• [What you should do] Reproduce, from the lines below, exactly the stretch that begins at the line containing "if (state_d == MEM_WAIT) begin" and ends at the line containing "assign fwd_rs2_sel_o = rs2_sel_q;", both included.

• [Extracted entries]
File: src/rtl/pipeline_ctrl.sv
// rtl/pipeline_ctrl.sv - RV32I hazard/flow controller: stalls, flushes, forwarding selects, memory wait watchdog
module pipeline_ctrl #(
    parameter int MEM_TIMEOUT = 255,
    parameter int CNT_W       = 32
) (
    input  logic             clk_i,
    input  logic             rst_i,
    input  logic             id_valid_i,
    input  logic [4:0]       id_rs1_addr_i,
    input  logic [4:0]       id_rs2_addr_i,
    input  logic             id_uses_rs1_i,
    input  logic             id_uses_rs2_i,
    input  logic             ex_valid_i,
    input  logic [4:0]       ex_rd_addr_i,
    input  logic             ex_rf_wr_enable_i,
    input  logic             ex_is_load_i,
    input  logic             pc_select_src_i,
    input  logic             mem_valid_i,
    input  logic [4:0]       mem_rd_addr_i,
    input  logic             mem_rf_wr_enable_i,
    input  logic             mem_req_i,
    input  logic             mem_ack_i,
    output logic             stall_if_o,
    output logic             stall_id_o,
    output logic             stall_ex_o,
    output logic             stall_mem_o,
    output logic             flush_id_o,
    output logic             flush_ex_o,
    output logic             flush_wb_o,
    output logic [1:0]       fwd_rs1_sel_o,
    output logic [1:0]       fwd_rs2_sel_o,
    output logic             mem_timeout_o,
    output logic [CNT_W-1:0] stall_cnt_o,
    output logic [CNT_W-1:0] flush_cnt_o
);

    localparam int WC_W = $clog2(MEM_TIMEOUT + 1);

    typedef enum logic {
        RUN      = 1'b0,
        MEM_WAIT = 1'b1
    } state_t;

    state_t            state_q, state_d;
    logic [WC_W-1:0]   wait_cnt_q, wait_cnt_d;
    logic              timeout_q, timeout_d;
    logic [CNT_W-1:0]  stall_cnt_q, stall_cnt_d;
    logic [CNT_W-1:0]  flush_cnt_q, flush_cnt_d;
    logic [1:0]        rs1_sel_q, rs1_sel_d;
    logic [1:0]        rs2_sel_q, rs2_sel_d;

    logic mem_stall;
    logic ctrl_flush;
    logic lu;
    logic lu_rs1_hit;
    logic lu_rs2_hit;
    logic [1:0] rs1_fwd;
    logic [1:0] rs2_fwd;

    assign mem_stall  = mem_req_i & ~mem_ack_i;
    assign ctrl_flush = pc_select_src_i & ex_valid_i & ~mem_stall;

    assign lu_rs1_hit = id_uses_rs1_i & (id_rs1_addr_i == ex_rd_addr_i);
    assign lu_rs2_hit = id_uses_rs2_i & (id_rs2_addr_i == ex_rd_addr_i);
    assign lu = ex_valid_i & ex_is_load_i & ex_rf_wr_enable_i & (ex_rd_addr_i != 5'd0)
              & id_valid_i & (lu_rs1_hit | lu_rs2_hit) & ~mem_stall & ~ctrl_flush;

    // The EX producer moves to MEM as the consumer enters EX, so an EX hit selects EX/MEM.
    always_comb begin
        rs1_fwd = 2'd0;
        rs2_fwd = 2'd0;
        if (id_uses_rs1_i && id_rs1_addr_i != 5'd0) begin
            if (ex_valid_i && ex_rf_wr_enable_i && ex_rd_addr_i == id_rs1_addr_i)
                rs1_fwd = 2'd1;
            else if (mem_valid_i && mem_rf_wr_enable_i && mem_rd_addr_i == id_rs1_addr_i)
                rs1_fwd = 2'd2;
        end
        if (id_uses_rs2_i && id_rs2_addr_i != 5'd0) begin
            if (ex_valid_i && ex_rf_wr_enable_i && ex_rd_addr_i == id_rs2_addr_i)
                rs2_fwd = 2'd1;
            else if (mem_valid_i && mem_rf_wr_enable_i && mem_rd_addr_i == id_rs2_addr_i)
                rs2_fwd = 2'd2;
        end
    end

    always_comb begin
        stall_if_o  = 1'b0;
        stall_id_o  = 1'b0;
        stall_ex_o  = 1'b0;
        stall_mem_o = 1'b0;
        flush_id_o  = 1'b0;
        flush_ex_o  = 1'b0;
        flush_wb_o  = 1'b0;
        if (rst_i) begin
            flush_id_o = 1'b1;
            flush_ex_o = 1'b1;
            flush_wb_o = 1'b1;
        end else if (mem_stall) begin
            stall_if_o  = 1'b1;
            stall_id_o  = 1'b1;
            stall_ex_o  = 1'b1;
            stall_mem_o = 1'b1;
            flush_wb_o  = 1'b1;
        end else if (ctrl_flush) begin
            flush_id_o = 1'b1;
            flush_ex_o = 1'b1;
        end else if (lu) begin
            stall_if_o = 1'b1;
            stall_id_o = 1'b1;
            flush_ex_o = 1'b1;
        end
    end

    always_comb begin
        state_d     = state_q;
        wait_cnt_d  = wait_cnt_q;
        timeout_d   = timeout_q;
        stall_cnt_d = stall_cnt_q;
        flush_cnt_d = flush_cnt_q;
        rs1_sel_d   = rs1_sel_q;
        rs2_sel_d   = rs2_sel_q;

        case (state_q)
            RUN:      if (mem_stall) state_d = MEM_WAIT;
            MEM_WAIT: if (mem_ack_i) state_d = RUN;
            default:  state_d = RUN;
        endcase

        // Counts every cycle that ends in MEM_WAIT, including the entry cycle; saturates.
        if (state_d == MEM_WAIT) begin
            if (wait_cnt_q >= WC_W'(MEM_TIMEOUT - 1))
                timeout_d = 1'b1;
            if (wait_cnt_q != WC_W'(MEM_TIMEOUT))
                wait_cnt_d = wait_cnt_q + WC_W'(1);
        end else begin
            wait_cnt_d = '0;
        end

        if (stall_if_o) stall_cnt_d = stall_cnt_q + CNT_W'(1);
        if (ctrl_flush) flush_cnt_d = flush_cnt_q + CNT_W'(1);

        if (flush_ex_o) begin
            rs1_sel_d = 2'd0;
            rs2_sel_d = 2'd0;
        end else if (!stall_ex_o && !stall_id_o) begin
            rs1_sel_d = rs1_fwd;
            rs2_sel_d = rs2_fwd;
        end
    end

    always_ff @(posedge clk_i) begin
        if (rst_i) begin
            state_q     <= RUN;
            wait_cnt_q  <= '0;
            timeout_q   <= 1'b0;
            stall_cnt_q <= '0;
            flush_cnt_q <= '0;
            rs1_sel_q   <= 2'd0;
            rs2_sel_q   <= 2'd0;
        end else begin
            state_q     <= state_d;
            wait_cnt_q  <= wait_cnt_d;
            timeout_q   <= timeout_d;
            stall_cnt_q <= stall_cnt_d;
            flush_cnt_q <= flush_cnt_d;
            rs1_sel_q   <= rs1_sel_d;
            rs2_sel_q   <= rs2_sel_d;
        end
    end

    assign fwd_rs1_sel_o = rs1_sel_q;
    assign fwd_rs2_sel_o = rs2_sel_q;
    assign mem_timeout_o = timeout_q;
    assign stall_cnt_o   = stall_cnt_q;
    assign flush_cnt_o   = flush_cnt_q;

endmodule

* * *

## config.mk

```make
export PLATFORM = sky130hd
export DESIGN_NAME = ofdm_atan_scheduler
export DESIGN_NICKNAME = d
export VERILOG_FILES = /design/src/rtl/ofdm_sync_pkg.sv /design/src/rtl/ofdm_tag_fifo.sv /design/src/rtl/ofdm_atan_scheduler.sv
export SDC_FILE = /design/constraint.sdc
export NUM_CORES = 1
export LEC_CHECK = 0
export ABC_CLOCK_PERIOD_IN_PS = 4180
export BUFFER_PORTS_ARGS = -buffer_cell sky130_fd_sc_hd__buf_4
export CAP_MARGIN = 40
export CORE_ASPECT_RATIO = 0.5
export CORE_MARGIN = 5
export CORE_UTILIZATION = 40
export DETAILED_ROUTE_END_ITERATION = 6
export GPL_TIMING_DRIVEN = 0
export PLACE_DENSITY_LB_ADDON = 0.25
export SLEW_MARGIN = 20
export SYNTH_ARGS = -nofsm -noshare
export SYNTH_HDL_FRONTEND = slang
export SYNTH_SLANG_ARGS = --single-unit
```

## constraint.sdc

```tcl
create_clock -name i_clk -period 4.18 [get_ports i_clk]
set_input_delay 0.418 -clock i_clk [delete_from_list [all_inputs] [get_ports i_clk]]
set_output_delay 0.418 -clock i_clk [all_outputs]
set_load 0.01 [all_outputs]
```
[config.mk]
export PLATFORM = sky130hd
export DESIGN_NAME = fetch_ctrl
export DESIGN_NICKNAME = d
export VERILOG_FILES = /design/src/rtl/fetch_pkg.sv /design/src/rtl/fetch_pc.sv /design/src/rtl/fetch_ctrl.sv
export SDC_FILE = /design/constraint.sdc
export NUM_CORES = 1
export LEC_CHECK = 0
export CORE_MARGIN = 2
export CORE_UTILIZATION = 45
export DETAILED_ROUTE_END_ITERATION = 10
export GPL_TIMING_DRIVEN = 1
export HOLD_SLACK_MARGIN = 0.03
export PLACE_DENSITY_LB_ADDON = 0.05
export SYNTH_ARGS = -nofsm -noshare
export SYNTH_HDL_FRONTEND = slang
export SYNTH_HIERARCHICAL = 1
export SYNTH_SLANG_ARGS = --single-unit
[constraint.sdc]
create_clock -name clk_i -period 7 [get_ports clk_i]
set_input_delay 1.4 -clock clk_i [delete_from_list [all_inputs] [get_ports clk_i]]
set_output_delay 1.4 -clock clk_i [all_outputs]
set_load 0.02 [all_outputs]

==

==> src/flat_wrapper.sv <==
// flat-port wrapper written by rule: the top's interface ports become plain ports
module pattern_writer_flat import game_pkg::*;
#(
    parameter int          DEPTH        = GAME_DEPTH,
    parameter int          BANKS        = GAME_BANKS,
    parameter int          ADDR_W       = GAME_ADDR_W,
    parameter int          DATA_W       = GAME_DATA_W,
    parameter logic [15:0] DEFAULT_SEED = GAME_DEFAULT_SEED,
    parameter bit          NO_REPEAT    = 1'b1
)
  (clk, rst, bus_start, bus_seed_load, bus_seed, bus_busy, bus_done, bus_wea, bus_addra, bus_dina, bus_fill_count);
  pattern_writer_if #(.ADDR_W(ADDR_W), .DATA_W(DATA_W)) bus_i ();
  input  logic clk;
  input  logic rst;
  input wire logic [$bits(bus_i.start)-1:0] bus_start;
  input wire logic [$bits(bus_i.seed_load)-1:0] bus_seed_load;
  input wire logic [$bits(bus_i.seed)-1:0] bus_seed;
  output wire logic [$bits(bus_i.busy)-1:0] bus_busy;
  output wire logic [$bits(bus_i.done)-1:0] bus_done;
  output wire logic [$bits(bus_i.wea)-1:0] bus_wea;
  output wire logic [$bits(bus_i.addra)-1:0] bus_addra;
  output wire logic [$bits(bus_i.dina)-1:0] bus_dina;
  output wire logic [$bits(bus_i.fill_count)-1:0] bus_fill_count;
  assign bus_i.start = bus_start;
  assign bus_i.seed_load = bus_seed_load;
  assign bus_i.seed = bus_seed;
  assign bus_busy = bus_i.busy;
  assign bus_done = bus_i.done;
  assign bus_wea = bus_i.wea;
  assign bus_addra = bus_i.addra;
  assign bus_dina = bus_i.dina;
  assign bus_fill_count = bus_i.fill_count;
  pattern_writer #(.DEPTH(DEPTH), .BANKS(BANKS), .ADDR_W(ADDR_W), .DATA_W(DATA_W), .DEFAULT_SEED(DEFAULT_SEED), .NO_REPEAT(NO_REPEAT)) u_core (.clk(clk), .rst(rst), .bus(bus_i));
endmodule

• [Output for this task]
        if (state_d == MEM_WAIT) begin
            if (wait_cnt_q >= WC_W'(MEM_TIMEOUT - 1))
                timeout_d = 1'b1;
            if (wait_cnt_q != WC_W'(MEM_TIMEOUT))
                wait_cnt_d = wait_cnt_q + WC_W'(1);
        end else begin
            wait_cnt_d = '0;
        end

        if (stall_if_o) stall_cnt_d = stall_cnt_q + CNT_W'(1);
        if (ctrl_flush) flush_cnt_d = flush_cnt_q + CNT_W'(1);

        if (flush_ex_o) begin
            rs1_sel_d = 2'd0;
            rs2_sel_d = 2'd0;
        end else if (!stall_ex_o && !stall_id_o) begin
            rs1_sel_d = rs1_fwd;
            rs2_sel_d = rs2_fwd;
        end
    end

    always_ff @(posedge clk_i) begin
        if (rst_i) begin
            state_q     <= RUN;
            wait_cnt_q  <= '0;
            timeout_q   <= 1'b0;
            stall_cnt_q <= '0;
            flush_cnt_q <= '0;
            rs1_sel_q   <= 2'd0;
            rs2_sel_q   <= 2'd0;
        end else begin
            state_q     <= state_d;
            wait_cnt_q  <= wait_cnt_d;
            timeout_q   <= timeout_d;
            stall_cnt_q <= stall_cnt_d;
            flush_cnt_q <= flush_cnt_d;
            rs1_sel_q   <= rs1_sel_d;
            rs2_sel_q   <= rs2_sel_d;
        end
    end

    assign fwd_rs1_sel_o = rs1_sel_q;
    assign fwd_rs2_sel_o = rs2_sel_q;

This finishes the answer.